Task =>
Filter the listing below down to the lines with the word "typedef" and copy those.

Data provided =>
——
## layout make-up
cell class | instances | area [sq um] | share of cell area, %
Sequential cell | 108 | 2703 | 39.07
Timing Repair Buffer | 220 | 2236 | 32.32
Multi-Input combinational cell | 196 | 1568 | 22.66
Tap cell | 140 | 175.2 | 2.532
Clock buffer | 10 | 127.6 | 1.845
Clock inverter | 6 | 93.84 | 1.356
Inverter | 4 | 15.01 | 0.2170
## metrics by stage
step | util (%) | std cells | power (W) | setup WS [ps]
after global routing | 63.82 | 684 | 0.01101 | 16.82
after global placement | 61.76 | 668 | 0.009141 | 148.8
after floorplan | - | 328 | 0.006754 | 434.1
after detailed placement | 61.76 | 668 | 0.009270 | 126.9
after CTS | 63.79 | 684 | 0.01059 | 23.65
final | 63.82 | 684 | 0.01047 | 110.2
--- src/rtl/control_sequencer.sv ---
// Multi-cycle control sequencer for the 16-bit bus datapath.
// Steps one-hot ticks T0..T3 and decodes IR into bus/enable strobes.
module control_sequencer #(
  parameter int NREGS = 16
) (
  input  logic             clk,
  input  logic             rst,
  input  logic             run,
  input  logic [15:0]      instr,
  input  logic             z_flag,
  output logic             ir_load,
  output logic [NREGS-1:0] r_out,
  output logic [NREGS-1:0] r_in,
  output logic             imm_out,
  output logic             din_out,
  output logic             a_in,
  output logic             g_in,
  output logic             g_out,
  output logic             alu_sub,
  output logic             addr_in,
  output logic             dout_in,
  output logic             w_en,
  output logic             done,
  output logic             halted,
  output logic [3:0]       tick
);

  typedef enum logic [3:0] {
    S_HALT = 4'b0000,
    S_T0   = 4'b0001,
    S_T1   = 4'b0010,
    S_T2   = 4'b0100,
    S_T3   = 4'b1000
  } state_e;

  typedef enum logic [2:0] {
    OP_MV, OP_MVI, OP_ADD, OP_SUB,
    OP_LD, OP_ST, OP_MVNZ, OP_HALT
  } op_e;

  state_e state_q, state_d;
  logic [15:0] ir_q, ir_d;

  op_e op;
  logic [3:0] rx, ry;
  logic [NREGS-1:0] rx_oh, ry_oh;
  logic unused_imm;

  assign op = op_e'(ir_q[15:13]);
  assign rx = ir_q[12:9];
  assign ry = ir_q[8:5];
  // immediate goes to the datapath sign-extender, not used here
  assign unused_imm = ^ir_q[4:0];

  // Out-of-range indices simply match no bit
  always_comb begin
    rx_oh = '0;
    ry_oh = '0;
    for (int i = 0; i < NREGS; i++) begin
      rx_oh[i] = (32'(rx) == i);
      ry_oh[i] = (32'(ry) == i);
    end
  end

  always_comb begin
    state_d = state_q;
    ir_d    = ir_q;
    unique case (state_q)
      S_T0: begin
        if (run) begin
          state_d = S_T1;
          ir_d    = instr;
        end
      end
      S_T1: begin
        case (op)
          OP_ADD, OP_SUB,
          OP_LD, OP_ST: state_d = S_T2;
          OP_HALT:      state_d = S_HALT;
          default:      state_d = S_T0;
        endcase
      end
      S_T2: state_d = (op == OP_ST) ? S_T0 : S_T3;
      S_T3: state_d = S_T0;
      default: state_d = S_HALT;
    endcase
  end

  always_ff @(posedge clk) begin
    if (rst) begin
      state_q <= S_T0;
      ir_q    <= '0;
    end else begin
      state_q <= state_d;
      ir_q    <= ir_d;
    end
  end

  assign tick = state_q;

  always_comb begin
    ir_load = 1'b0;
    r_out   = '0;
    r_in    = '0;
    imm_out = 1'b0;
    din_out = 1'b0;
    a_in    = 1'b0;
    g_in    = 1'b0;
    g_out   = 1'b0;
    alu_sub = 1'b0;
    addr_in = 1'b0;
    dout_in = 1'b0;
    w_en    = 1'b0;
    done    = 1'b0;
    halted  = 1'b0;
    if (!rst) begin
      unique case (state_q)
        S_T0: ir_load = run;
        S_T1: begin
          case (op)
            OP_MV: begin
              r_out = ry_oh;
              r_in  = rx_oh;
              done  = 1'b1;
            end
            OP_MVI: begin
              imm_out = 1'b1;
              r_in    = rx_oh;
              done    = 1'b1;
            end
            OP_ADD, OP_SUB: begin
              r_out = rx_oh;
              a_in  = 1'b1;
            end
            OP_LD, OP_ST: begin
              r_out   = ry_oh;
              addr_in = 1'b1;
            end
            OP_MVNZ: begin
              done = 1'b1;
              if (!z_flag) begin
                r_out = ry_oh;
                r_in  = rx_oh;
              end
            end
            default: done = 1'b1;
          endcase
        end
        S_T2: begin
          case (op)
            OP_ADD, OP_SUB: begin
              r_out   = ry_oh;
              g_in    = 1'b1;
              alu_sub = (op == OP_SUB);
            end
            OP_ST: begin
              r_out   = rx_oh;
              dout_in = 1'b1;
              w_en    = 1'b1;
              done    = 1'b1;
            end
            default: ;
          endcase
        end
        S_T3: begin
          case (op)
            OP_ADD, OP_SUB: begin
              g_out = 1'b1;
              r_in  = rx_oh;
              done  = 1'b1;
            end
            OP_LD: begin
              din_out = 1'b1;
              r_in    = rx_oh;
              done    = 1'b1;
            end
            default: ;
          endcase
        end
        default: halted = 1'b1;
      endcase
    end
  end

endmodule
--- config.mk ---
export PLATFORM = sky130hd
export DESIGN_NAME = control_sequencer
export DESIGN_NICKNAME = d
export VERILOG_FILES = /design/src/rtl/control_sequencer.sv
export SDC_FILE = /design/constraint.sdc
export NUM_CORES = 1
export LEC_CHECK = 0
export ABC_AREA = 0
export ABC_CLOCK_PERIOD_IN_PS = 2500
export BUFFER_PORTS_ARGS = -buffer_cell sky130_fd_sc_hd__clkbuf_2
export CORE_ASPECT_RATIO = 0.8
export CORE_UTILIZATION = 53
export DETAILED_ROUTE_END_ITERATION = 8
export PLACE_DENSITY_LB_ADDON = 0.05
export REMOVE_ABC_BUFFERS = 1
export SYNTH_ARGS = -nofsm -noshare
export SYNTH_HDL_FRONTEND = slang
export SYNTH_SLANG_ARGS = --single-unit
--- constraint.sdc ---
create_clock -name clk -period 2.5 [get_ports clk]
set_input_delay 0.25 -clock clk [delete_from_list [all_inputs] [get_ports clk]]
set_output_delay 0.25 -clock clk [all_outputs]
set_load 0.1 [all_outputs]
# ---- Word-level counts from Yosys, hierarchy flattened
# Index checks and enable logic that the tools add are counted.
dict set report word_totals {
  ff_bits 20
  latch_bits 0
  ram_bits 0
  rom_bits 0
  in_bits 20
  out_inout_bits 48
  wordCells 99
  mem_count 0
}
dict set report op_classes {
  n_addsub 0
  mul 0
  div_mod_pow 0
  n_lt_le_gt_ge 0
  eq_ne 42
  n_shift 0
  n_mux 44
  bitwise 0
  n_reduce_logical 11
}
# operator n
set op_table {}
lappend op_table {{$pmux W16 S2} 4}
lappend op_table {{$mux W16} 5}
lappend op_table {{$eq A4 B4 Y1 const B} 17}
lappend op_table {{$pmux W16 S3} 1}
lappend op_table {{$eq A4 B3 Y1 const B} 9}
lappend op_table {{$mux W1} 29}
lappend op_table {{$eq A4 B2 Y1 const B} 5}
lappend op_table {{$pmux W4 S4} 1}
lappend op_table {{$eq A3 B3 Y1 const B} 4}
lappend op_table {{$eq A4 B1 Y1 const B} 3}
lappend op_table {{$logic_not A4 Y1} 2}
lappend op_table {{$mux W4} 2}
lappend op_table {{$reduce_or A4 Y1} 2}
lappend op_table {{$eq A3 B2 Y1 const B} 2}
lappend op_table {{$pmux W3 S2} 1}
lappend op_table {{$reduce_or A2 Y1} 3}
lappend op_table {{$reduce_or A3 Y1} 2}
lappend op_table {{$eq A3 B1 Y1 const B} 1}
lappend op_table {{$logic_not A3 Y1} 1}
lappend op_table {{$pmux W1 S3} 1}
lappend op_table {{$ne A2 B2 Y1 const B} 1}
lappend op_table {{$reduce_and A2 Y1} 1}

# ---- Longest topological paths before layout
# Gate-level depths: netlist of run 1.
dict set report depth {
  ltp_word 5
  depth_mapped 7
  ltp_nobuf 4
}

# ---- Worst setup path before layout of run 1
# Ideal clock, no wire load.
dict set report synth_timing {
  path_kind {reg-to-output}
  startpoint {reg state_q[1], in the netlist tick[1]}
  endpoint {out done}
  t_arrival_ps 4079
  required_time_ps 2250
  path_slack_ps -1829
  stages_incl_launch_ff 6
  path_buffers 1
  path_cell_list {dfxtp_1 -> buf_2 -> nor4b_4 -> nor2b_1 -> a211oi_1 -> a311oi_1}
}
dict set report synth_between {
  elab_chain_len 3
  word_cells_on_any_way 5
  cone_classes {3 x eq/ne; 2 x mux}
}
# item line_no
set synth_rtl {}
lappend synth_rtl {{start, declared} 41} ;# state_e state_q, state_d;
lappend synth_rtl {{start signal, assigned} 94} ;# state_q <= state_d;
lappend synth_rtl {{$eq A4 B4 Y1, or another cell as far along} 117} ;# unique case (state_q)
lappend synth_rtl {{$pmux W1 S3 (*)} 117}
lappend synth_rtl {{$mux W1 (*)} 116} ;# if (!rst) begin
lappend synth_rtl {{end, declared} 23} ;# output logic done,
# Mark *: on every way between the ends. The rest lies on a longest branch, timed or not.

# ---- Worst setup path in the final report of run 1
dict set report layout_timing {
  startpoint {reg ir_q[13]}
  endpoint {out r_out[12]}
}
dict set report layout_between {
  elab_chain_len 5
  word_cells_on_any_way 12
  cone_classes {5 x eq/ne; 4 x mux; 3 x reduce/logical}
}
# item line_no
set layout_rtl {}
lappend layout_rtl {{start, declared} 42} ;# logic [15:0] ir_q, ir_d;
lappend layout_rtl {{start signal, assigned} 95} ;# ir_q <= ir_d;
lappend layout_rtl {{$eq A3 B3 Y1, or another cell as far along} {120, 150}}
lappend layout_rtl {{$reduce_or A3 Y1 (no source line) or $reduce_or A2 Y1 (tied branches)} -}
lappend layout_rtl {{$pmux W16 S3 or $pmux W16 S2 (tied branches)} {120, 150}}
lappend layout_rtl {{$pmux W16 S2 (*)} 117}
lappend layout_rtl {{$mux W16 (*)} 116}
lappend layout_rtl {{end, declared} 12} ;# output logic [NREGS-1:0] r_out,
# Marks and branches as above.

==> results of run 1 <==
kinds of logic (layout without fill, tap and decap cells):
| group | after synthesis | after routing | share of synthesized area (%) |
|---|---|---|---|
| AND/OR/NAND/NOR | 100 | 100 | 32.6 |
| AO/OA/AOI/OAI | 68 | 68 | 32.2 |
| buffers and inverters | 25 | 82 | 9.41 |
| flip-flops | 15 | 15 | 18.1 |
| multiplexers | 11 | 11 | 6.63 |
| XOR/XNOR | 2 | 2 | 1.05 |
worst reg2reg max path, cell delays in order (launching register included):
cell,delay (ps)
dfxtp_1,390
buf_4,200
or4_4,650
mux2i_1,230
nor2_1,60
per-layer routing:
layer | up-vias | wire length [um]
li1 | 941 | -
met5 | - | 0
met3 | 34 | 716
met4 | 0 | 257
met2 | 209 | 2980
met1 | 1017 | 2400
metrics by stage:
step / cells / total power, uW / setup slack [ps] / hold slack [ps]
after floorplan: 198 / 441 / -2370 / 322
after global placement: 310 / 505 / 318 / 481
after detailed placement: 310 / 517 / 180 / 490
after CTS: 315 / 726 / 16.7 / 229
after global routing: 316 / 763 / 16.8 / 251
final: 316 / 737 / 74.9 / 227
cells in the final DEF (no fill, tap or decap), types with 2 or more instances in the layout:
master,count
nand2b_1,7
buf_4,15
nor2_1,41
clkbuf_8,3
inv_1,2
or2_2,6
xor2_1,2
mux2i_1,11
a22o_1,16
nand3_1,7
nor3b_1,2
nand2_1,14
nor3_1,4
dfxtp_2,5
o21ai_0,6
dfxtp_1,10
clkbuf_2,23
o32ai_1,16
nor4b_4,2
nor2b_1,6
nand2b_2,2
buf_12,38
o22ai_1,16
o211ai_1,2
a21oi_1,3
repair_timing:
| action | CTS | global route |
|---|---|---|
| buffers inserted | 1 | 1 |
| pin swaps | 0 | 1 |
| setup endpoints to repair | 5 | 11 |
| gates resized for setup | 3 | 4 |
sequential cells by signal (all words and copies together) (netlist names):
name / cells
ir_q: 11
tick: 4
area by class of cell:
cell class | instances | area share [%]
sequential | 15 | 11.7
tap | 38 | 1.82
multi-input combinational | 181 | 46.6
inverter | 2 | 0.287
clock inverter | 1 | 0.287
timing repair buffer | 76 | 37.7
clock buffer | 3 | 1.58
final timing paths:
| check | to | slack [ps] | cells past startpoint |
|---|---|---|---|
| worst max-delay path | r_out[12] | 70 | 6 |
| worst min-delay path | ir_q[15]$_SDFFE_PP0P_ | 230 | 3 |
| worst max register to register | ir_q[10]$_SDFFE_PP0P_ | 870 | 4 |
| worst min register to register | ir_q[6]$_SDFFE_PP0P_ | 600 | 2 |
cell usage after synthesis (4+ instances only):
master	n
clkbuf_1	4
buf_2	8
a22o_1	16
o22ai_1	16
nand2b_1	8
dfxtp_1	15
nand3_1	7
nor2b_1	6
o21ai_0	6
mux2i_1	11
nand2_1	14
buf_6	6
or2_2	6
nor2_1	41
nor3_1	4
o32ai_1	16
——
Answer section =>
  typedef enum logic [3:0] {
  typedef enum logic [2:0] {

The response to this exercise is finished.